Google Chrome has a little egg in it. When you don't have a network, opening a random URL will bring up a Dino Run. Press the space bar to jump. Of course, just open chrome://dino to play this mini-game. Recently, Ravi Munde, a graduate student from Northeastern University (USA), used reinforcement learning to control Dino Run.
The following content from the Ravi Munde blog, artificial intelligence headline compilation:
This article will start with the foundation of reinforcement learning and detail the following steps:
Build bidirectional interfaces between browsers (JavaScript) and models (Python)
Capture and preprocess images
Training model
Evaluation
Reinforcement learning
For many people, reinforcement learning may be a new word, but in fact children learn to use the concept of reinforcement learning (RL), which is how our brains still work. The reward system is the basis of any RL algorithm. Just like a child's toddler step, positive rewards will come from parents' applause or candy, while negative rewards will be no candy. Children learn to stand up before they start walking. In terms of artificial intelligence, the main objective of the agent (Dino in our case) is to maximize a certain digital reward by performing a specific sequence of operations in the environment. The biggest challenge in the RL is the lack of oversight (marking data) to guide the agent, which must explore and learn on its own. Agents start with random actions, observe the rewards of each action, and learn how to predict the best action when facing similar environmental conditions.
Caption: Vanilla Reinforcement Learning Framework
Q-learning
We use Q-Learning (a kind of RL) to try to approximate a special function that can drive the action selection strategy of any sequence of environmental states.
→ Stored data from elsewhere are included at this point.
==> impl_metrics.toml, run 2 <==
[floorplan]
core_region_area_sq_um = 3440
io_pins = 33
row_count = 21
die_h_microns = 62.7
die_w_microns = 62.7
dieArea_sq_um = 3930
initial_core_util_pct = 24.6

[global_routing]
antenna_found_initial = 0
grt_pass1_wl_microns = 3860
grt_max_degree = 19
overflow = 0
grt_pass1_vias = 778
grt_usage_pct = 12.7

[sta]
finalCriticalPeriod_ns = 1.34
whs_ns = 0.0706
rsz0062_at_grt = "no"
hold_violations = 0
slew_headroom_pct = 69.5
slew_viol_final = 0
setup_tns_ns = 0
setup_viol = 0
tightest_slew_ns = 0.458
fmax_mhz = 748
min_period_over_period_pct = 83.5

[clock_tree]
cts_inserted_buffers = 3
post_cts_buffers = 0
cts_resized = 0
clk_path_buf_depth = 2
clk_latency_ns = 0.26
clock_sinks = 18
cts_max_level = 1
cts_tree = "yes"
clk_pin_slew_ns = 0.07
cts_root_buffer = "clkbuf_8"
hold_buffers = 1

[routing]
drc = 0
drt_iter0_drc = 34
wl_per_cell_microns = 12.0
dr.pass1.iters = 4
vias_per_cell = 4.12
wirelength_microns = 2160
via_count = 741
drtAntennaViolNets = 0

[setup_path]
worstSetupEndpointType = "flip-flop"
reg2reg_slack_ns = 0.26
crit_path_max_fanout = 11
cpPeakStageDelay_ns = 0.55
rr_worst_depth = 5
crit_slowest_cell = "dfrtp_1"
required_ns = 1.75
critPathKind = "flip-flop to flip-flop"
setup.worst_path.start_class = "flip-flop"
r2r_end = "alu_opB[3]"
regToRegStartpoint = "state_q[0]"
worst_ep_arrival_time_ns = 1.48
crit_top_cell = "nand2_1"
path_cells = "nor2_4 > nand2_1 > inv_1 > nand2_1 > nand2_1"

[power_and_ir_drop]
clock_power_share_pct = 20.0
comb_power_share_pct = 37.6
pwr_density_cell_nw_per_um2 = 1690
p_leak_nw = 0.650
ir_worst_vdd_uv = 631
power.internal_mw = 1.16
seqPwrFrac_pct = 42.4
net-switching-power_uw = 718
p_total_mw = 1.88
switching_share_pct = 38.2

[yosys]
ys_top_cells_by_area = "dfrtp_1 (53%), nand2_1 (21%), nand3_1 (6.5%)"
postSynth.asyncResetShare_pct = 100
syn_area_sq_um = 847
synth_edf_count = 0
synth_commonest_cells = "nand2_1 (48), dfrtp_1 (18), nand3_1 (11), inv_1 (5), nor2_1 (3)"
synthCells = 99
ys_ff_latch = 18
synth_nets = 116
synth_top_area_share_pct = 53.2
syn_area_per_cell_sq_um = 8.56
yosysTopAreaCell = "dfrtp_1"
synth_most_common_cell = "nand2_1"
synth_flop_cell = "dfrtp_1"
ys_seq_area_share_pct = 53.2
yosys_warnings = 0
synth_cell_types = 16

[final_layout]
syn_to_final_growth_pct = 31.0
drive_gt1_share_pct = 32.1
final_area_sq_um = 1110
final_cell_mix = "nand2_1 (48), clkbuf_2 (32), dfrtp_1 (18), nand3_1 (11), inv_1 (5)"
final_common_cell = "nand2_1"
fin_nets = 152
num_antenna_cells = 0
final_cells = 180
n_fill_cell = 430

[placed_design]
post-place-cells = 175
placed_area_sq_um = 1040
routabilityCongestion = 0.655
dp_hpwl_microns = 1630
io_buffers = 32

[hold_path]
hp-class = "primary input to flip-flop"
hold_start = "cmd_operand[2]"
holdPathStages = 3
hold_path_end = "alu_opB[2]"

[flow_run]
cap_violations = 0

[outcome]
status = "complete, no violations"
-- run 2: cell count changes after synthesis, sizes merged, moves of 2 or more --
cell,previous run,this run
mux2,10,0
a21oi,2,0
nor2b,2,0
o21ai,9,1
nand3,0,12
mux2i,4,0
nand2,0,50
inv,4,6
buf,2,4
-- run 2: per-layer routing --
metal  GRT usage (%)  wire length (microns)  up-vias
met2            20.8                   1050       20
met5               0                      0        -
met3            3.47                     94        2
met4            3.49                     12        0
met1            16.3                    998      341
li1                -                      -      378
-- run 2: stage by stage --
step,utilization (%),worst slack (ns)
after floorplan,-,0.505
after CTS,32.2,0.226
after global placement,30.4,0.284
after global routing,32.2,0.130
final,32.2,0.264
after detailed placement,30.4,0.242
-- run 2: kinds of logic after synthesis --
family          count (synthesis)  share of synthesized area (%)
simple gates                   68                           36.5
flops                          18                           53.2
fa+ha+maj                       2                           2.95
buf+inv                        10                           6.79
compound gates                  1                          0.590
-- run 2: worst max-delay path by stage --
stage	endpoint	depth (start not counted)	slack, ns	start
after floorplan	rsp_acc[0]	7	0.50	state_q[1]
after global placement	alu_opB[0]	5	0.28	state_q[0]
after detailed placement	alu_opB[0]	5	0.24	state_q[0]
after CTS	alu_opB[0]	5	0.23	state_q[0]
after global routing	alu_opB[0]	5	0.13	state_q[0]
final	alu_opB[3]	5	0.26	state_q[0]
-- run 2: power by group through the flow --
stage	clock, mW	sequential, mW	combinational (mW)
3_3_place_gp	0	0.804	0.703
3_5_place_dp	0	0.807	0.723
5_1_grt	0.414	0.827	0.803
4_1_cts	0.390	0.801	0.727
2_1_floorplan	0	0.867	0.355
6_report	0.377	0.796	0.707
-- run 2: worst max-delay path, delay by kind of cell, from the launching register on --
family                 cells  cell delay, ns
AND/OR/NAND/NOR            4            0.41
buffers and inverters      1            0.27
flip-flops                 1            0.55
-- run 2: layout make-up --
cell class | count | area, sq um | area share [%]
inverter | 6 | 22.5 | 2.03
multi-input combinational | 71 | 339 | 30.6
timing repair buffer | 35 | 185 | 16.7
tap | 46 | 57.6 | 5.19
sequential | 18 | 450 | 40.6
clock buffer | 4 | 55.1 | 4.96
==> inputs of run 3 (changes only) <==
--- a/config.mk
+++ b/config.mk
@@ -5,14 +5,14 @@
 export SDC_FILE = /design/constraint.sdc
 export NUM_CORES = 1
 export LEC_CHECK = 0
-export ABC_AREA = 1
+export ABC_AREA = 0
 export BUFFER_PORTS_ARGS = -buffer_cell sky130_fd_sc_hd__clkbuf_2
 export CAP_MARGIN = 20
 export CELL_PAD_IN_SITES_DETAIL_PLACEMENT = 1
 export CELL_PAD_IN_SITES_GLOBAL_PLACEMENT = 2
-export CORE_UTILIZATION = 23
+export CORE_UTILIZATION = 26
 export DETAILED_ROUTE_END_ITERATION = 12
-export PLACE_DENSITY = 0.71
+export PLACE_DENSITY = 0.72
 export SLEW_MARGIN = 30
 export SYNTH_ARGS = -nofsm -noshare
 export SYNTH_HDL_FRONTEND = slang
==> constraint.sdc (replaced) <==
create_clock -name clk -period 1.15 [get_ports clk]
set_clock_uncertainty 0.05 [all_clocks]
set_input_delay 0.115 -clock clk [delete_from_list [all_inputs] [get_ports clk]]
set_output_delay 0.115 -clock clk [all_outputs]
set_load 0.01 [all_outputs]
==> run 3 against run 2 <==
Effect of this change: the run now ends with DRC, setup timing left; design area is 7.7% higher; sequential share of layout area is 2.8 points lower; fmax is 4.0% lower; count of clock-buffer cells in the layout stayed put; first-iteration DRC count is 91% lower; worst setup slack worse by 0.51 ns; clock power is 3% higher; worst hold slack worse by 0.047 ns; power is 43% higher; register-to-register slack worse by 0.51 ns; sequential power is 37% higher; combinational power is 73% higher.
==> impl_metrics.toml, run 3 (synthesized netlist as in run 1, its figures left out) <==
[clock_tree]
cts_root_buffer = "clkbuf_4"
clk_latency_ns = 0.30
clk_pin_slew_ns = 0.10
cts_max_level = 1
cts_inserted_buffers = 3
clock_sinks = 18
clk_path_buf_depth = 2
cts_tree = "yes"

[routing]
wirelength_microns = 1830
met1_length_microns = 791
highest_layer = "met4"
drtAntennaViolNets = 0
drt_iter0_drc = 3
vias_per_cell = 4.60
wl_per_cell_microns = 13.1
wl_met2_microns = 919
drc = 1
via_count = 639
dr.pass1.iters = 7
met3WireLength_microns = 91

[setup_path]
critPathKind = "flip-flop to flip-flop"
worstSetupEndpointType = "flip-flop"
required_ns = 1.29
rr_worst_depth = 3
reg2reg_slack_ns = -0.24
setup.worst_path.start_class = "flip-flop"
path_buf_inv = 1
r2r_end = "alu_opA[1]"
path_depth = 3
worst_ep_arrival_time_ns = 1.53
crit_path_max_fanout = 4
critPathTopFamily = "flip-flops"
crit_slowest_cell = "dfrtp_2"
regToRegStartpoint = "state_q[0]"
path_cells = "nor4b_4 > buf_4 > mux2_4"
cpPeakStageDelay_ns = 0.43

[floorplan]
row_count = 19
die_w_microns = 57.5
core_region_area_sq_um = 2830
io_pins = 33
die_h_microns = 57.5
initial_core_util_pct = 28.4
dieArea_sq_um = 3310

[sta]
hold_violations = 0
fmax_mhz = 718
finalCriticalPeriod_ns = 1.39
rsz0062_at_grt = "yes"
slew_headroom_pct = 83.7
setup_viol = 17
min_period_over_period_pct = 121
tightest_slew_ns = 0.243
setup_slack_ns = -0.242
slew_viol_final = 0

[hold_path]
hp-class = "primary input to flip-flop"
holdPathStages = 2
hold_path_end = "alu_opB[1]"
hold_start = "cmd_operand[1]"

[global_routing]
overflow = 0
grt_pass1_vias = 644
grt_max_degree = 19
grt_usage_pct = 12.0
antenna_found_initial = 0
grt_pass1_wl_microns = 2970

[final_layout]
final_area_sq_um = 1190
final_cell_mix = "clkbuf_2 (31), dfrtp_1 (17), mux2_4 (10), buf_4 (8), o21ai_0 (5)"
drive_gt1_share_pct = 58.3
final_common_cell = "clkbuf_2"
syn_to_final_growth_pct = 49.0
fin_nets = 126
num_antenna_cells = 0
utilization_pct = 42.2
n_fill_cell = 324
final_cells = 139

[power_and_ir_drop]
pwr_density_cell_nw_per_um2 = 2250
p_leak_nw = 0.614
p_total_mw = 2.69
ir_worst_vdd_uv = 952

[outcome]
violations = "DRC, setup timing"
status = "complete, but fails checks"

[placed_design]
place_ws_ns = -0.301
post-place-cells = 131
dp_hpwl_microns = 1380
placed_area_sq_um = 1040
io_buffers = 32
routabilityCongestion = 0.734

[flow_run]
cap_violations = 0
<file path="config.mk">
export PLATFORM = sky130hd
export DESIGN_NAME = axis_pkt_generator_flat
export DESIGN_NICKNAME = d
export VERILOG_FILES = /design/src/rtl/axis_pkt_generator_if.sv /design/src/rtl/axis_pkt_generator.sv /design/src/flat_wrapper.sv
export SDC_FILE = /design/constraint.sdc
export NUM_CORES = 1
export LEC_CHECK = 0
export ABC_AREA = 1
export CAP_MARGIN = 15
export CORE_ASPECT_RATIO = 0.6
export CORE_MARGIN = 1.5
export CORE_UTILIZATION = 35
export CTS_BUF_LIST = sky130_fd_sc_hd__clkbuf_2
export DETAILED_ROUTE_END_ITERATION = 6
export DONT_BUFFER_PORTS = 1
export MAX_ROUTING_LAYER = met4
export PLACE_DENSITY = 0.54
export SETUP_SLACK_MARGIN = 0.3
export SLEW_MARGIN = 15
export SYNTH_ARGS = -nofsm -noshare
export SYNTH_HDL_FRONTEND = slang
export SYNTH_SLANG_ARGS = --single-unit
</file>
<file path="constraint.sdc">
create_clock -name clk -period 2.4 [get_ports clk]
set_input_delay 0.12 -clock clk [delete_from_list [all_inputs] [get_ports clk]]
set_output_delay 0.12 -clock clk [all_outputs]
set_load 0.05 [all_outputs]
</file>
<file path="src/rtl/axis_pkt_generator_if.sv">
// AXI4-Stream transmit channel: data, byte enables, last and valid/ready handshake.
interface axis_pkt_generator_if #(
    parameter int DW = 128
);
    logic [DW-1:0]   tdata;
    logic [DW/8-1:0] tkeep;
    logic            tlast;
    logic            tvalid;
    logic            tready;

    modport master (
        output tdata,
        output tkeep,
        output tlast,
        output tvalid,
        input  tready
    );

    modport slave (
        input  tdata,
        input  tkeep,
        input  tlast,
        input  tvalid,
        output tready
    );
endinterface

</file>
<file path="src/rtl/axis_pkt_generator.sv">
// Test-traffic packet source on one AXI4-Stream channel.
// A start request sends cfg_count packets of cfg_len bytes with cfg_gap idle cycles between them.
// Byte k of packet p carries (p + k) mod 256. Beats are formed from registered packet/offset
// state, so tdata/tkeep/tlast stay stable while the sink stalls.
module axis_pkt_generator #(
    parameter int DW    = 128,
    parameter int LEN_W = 16,
    parameter int CNT_W = 16,
    parameter int GAP_W = 8
) (
    input  logic             clk,
    input  logic             resetn,
    input  logic             start,
    input  logic [LEN_W-1:0] cfg_len,
    input  logic [CNT_W-1:0] cfg_count,
    input  logic [GAP_W-1:0] cfg_gap,
    output logic             busy,
    output logic             done,
    output logic [CNT_W-1:0] pkts_sent,
    axis_pkt_generator_if.master axis_tx
);
    localparam int unsigned BYTES = DW / 8;

    typedef enum logic [1:0] {
        S_IDLE,
        S_SEND,
        S_GAP,
        S_DONE
    } state_t;

    state_t r_state;
    state_t w_next;

    logic [LEN_W-1:0] r_len;
    logic [LEN_W-1:0] r_off;
    logic [CNT_W-1:0] r_count;
    logic [CNT_W-1:0] r_pkt;
    logic [GAP_W-1:0] r_gap;
    logic [GAP_W-1:0] r_gap_cnt;

    logic             w_accept;
    logic             w_send;
    logic [LEN_W-1:0] w_remain;
    logic             w_last_beat;
    logic             w_hs;
    logic             w_pkt_end;
    logic             w_final;
    logic [DW-1:0]    w_tdata;
    logic [BYTES-1:0] w_tkeep;

    assign w_accept    = (r_state == S_IDLE) && start && (cfg_len != '0) && (cfg_count != '0);
    assign w_send      = (r_state == S_SEND);
    assign w_remain    = r_len - r_off;
    assign w_last_beat = (w_remain <= LEN_W'(BYTES));
    assign w_hs        = w_send && axis_tx.tready;
    assign w_pkt_end   = w_hs && w_last_beat;
    assign w_final     = w_pkt_end && ((r_pkt + CNT_W'(1)) == r_count);

    // State register
    always_ff @(posedge clk or negedge resetn) begin
        if (!resetn) begin
            r_state <= S_IDLE;
        end else begin
            r_state <= w_next;
        end
    end

    // Next-state: packets back-to-back when gap is zero, no gap after the final packet
    always_comb begin
        w_next = r_state;
        case (r_state)
            S_IDLE: begin
                if (w_accept) begin
                    w_next = S_SEND;
                end
            end
            S_SEND: begin
                if (w_final) begin
                    w_next = S_DONE;
                end else if (w_pkt_end && (r_gap != '0)) begin
                    w_next = S_GAP;
                end
            end
            S_GAP: begin
                if (r_gap_cnt == GAP_W'(1)) begin
                    w_next = S_SEND;
                end
            end
            S_DONE: begin
                w_next = S_IDLE;
            end
            default: begin
                w_next = S_IDLE;
            end
        endcase
    end

    // Captured configuration, packet index / byte offset and gap countdown
    always_ff @(posedge clk or negedge resetn) begin
        if (!resetn) begin
            r_len     <= '0;
            r_count   <= '0;
            r_gap     <= '0;
            r_pkt     <= '0;
            r_off     <= '0;
            r_gap_cnt <= '0;
        end else begin
            if (w_accept) begin
                r_len   <= cfg_len;
                r_count <= cfg_count;
                r_gap   <= cfg_gap;
                r_pkt   <= '0;
                r_off   <= '0;
            end
            if (w_hs) begin
                if (w_last_beat) begin
                    r_off     <= '0;
                    r_pkt     <= r_pkt + CNT_W'(1);
                    r_gap_cnt <= r_gap;
                end else begin
                    r_off <= r_off + LEN_W'(BYTES);
                end
            end
            if (r_state == S_GAP) begin
                r_gap_cnt <= r_gap_cnt - GAP_W'(1);
            end
        end
    end

    // Beat formation: a lane is live while its offset is below the bytes remaining in the packet
    always_comb begin
        w_tdata = '0;
        w_tkeep = '0;
        for (int unsigned j = 0; j < BYTES; j++) begin
            if (w_send && (w_remain > LEN_W'(j))) begin
                w_tkeep[j]       = 1'b1;
                w_tdata[8*j +: 8] = r_pkt[7:0] + r_off[7:0] + 8'(j);
            end
        end
    end

    assign axis_tx.tvalid = w_send;
    assign axis_tx.tdata  = w_tdata;
    assign axis_tx.tkeep  = w_tkeep;
    assign axis_tx.tlast  = w_send && w_last_beat;

    assign busy      = (r_state == S_SEND) || (r_state == S_GAP);
    assign done      = (r_state == S_DONE);
    assign pkts_sent = r_pkt;
endmodule
</file>
<file path="src/flat_wrapper.sv">
// flat-port wrapper written by rule: the top's interface ports become plain ports
module axis_pkt_generator_flat 
#(
    parameter int DW    = 128,
    parameter int LEN_W = 16,
    parameter int CNT_W = 16,
    parameter int GAP_W = 8
)
  (clk, resetn, start, cfg_len, cfg_count, cfg_gap, busy, done, pkts_sent, axis_tx_tdata, axis_tx_tkeep, axis_tx_tlast, axis_tx_tvalid, axis_tx_tready);
  axis_pkt_generator_if #(.DW(DW)) axis_tx_i ();
  input  logic clk;
  input  logic resetn;
  input  logic start;
  input  logic [LEN_W-1:0] cfg_len;
  input  logic [CNT_W-1:0] cfg_count;
  input  logic [GAP_W-1:0] cfg_gap;
  output logic busy;
  output logic done;
  output logic [CNT_W-1:0] pkts_sent;
  output wire logic [$bits(axis_tx_i.tdata)-1:0] axis_tx_tdata;
  output wire logic [$bits(axis_tx_i.tkeep)-1:0] axis_tx_tkeep;
  output wire logic [$bits(axis_tx_i.tlast)-1:0] axis_tx_tlast;
  output wire logic [$bits(axis_tx_i.tvalid)-1:0] axis_tx_tvalid;
  input wire logic [$bits(axis_tx_i.tready)-1:0] axis_tx_tready;
  assign axis_tx_tdata = axis_tx_i.tdata;
  assign axis_tx_tkeep = axis_tx_i.tkeep;
  assign axis_tx_tlast = axis_tx_i.tlast;
  assign axis_tx_tvalid = axis_tx_i.tvalid;
  assign axis_tx_i.tready = axis_tx_tready;
  axis_pkt_generator #(.DW(DW), .LEN_W(LEN_W), .CNT_W(CNT_W), .GAP_W(GAP_W)) u_core (.clk(clk), .resetn(resetn), .start(start), .cfg_len(cfg_len), .cfg_count(cfg_count), .cfg_gap(cfg_gap), .busy(busy), .done(done), .pkts_sent(pkts_sent), .axis_tx(axis_tx_i));
endmodule
</file>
Q-Learning is a modelless implementation of RL that updates the Q-table for each state, action taken, and reward received. It allows us to understand the structure of the data. In our example, the status is a screenshot, action, motionless, jump [0,1] of the game.
We solve this problem by regression and choose the action with the highest predicted Q value.
Legend: Q-table sample
▌ Settings
First set the environment:
1, select the virtual machine
We need a complete desktop environment where we can capture and use screenshots to train the model. I chose the Paperspace ML-in-a-box (MLIAB) Ubuntu image. The advantage of MLIAB is that it comes preloaded with Anaconda and many other ML libraries.
2. Set up and install Keras to use the GPU
Paperspace's virtual machine is pre-installed. If not, you can do the following:
Pip install keraspip install tensorflow
In addition, in order to ensure that the GPU can be set to identify, execute the following python code, and you should see the available GPU devices:
From keras import backend as KK.tensorflow_backend._get_available_gpus()
3, install Dependencies
Selenium:
Pip install selenium
OpenCV:
Pip install opencv-python
Download Chromedrive:
Http://chromedriver.chromium.org
▌ game framework
Open chrome://dino and press the spacebar to play this game. If you need to modify the game code, you need to extract the game from chromium's open source library.
Since this game is written in JavaScript and our model is written in Python, we need to apply some interface tools.
Selenium is a popular browser automation tool for sending operations to the browser and obtaining different game parameters such as the current score.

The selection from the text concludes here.